Low-Dose Adjunctive Aripiprazole in the Treatment of Bipolar Depression: Double-Blind Placebo-Controlled Pilot Study
Overview
- Phase
- Phase 3
- Intervention
- Low dose Adjunctive Aripiprazole
- Conditions
- Bipolar Disorder
- Sponsor
- Serge Beaulieu
- Enrollment
- 2
- Locations
- 1
- Primary Endpoint
- Response rate
- Status
- Terminated
- Last Updated
- 11 years ago
Overview
Brief Summary
Aripiprazole is a new antipsychotic agent which possesses unique capabilities compared to other antipsychotic agents, especially because of its partial dopaminergic agonistic activity. Moreover, like the other atypical agents, aripiprazole is an antagonist of the 5-HT2a receptor, and an agonist of the 5-HT1a receptor. These pharmacological properties should enable this molecule to provide antidepressant potentiating capabilities based on what has been observed with other compounds sharing similar pharmacological profiles.
Aripiprazole is now well recognized for its capacity to potentiate antidepressants in the treatment of unipolar depression. However, two randomized controlled trials of aripiprazole in the treatment of bipolar depression were negative. This surprising result may stem from the fact that the doses of aripiprazole used in these studies were rather high (17.6 ± 8.3 mg/d in study 1 and 15.5 ± 7.5 mg/d in study 2) and could have contributed to inhibit dopaminergic activity in key brain areas involved in the modulation of rewards, motivation and concentration. Bipolar depression is indeed heavily loaded with general symptoms of psychomotor retardation including poor concentration, low energy level, hypersomnolence, and hyperphagia. All these functions are modulated by dopamine and strategies aimed at improving dopaminergic function are used frequently to resolve residual symptoms of bipolar depression.

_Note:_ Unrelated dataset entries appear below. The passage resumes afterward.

### src/rtl/xmap_datapath.sv
module xmap_datapath
  import xmap_pkg::*;
#(
  parameter int ADDR_W   = 16,
  parameter int DATA_W   = 8,
  parameter int REG_W    = 8,
  parameter logic [ADDR_W-1:0] WIN_BASE = 16'hF700
) (
  input  logic              accByte,
  input  logic [ADDR_W-1:0] accPtr,
  input  logic [REG_W-1:0]  accReg,
  input  logic [ADDR_W-REG_W-1:0] accPage,
  input  logic [DATA_W-1:0] intRdData,
  input  logic [DATA_W-1:0] extRdData,
  input  xmap_ctl_t         ctl,
  output logic              winHit,
  output logic [DATA_W-1:0] cpuRdData
);
  logic [ADDR_W-1:0] effAddr;

  always_comb begin
    effAddr   = accByte ? {accPage, accReg} : accPtr;
    winHit    = (effAddr >= WIN_BASE);
    cpuRdData = ctl.selInt ? intRdData : extRdData;
  end
endmodule

### src/rtl/xmap_control.sv
module xmap_control
  import xmap_pkg::*;
(
  input  logic      accReq,
  input  logic      accWrite,
  input  logic      accByte,
  input  logic      eaPin,
  input  logic      winHit,
  input  logic      xmapOff,
  input  logic      mirrorOn,
  output xmap_ctl_t ctl
);
  logic inWin;
  logic visible;
  logic portsBus;

  always_comb begin
    inWin    = winHit && !xmapOff;
    visible  = !inWin || mirrorOn;
    portsBus = visible || !eaPin;
    ctl.selInt = accReq && inWin;
    ctl.p0Bus  = accReq && portsBus;
    ctl.p2Bus  = accReq && !accByte && portsBus;
    ctl.rdEn   = accReq && visible && !accWrite;
    ctl.wrEn   = accReq && visible && accWrite;
  end
endmodule

### src/rtl/xram_map_decoder.sv
module xram_map_decoder
  import xmap_pkg::*;
#(
  parameter int ADDR_W = 16,
  parameter int DATA_W = 8,
  parameter int REG_W  = 8,
  parameter logic [ADDR_W-1:0] WIN_BASE = 16'hF700
) (
  input  logic              clk,
  input  logic              rstN,
  input  logic              cfgWe,
  input  logic [1:0]        cfgWdata,
  input  logic              eaPin,
  input  logic              accReq,
  input  logic              accWrite,
  input  logic              accByte,
  input  logic [ADDR_W-1:0] accPtr,
  input  logic [REG_W-1:0]  accReg,
  input  logic [ADDR_W-REG_W-1:0] accPage,
  input  logic [DATA_W-1:0] intRdData,
  input  logic [DATA_W-1:0] extRdData,
  output logic              selInternal,
  output logic              port0Bus,
  output logic              port2Bus,
  output logic              rdStrobe,
  output logic              wrStrobe,
  output logic [DATA_W-1:0] cpuRdData
);
  logic      xmapOff;
  logic      mirrorOn;
  logic      winHit;
  xmap_ctl_t ctl;

  xmap_cfg_reg u_cfg (
    .clk(clk), .rstN(rstN), .cfgWe(cfgWe), .cfgWdata(cfgWdata),
    .xmapOff(xmapOff), .mirrorOn(mirrorOn)
  );

  xmap_control u_ctl (
    .accReq(accReq), .accWrite(accWrite), .accByte(accByte), .eaPin(eaPin),
    .winHit(winHit), .xmapOff(xmapOff), .mirrorOn(mirrorOn), .ctl(ctl)
  );

  xmap_datapath #(
    .ADDR_W(ADDR_W), .DATA_W(DATA_W), .REG_W(REG_W), .WIN_BASE(WIN_BASE)
  ) u_dp (
    .accByte(accByte), .accPtr(accPtr), .accReg(accReg), .accPage(accPage),
    .intRdData(intRdData), .extRdData(extRdData), .ctl(ctl),
    .winHit(winHit), .cpuRdData(cpuRdData)
  );

  assign selInternal = ctl.selInt;
  assign port0Bus    = ctl.p0Bus;
  assign port2Bus    = ctl.p2Bus;
  assign rdStrobe    = ctl.rdEn;
  assign wrStrobe    = ctl.wrEn;
endmodule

It is expected that aripiprazole used at a more adequate lower dose than in previous studies, should be efficacious in the treatment of bipolar type I depression.
Investigators
Serge Beaulieu
Medical Chief, Bipolar Disorders Program
Douglas Mental Health University Institute
Eligibility Criteria
Inclusion Criteria
- •Age : 18-65
- •Male or female
- •Bipolar Disorder type I
- •Current depressive episode (with MADRS ≥ 20 and item 2 (reported sadness) ≥ 3) for a minimum of 2 weeks but ≤ 52 weeks at screening visit and baseline visit)
- •If female and of childbearing potential, is using an adequate method of contraception.
- •Is treated with a mood stabilizer (lithium and/or valproate)
- •Patient is able to give his consent
Exclusion Criteria
- •Is at high risk of suicide as defined by a score of ≥ 3 to item 10 of MADRS and/or in the clinical opinion of the investigator
- •Hypo(mania) episode with YMRS ≥ 8
- •Psychotic symptoms as defined by a score of ≥ 4 to item 8 (content) of YMRS and/or in the opinion of the investigator
- •Is treated with fluoxetine OR lamotrigine OR carbamazepine OR any antidepressants
- •Is treated with risperidone OR olanzapine OR quetiapine OR ziprazidone OR any antipsychotics
- •Is pregnant or lactating or absence of contraceptive treatment
- •Drug abuse or dependence as per DSM-IV (MINI)
- •Unstable medical condition
- •Other psychiatric condition, organic brain disorder, unstable and/or untreated medical condition such as hypothyroidism, hyperthyroidism, diabetes, cardiac condition, hypertension
- •Deficit in vitamin B12 or folate
Arms & Interventions
Mood stabilizer + Aripiprazole
Intervention: Low dose Adjunctive Aripiprazole
Mood stabilizer + placebo
Intervention: placebo
Outcomes
Primary Outcomes
Response rate
Time Frame: 8 weeks
The primary outcome measure will be the response rate as defined by a differential reduction of 5 points on the Montgomery Asberg rating Scale (MADRS) between the active treatment group and the placebo group at 8 weeks of treatment.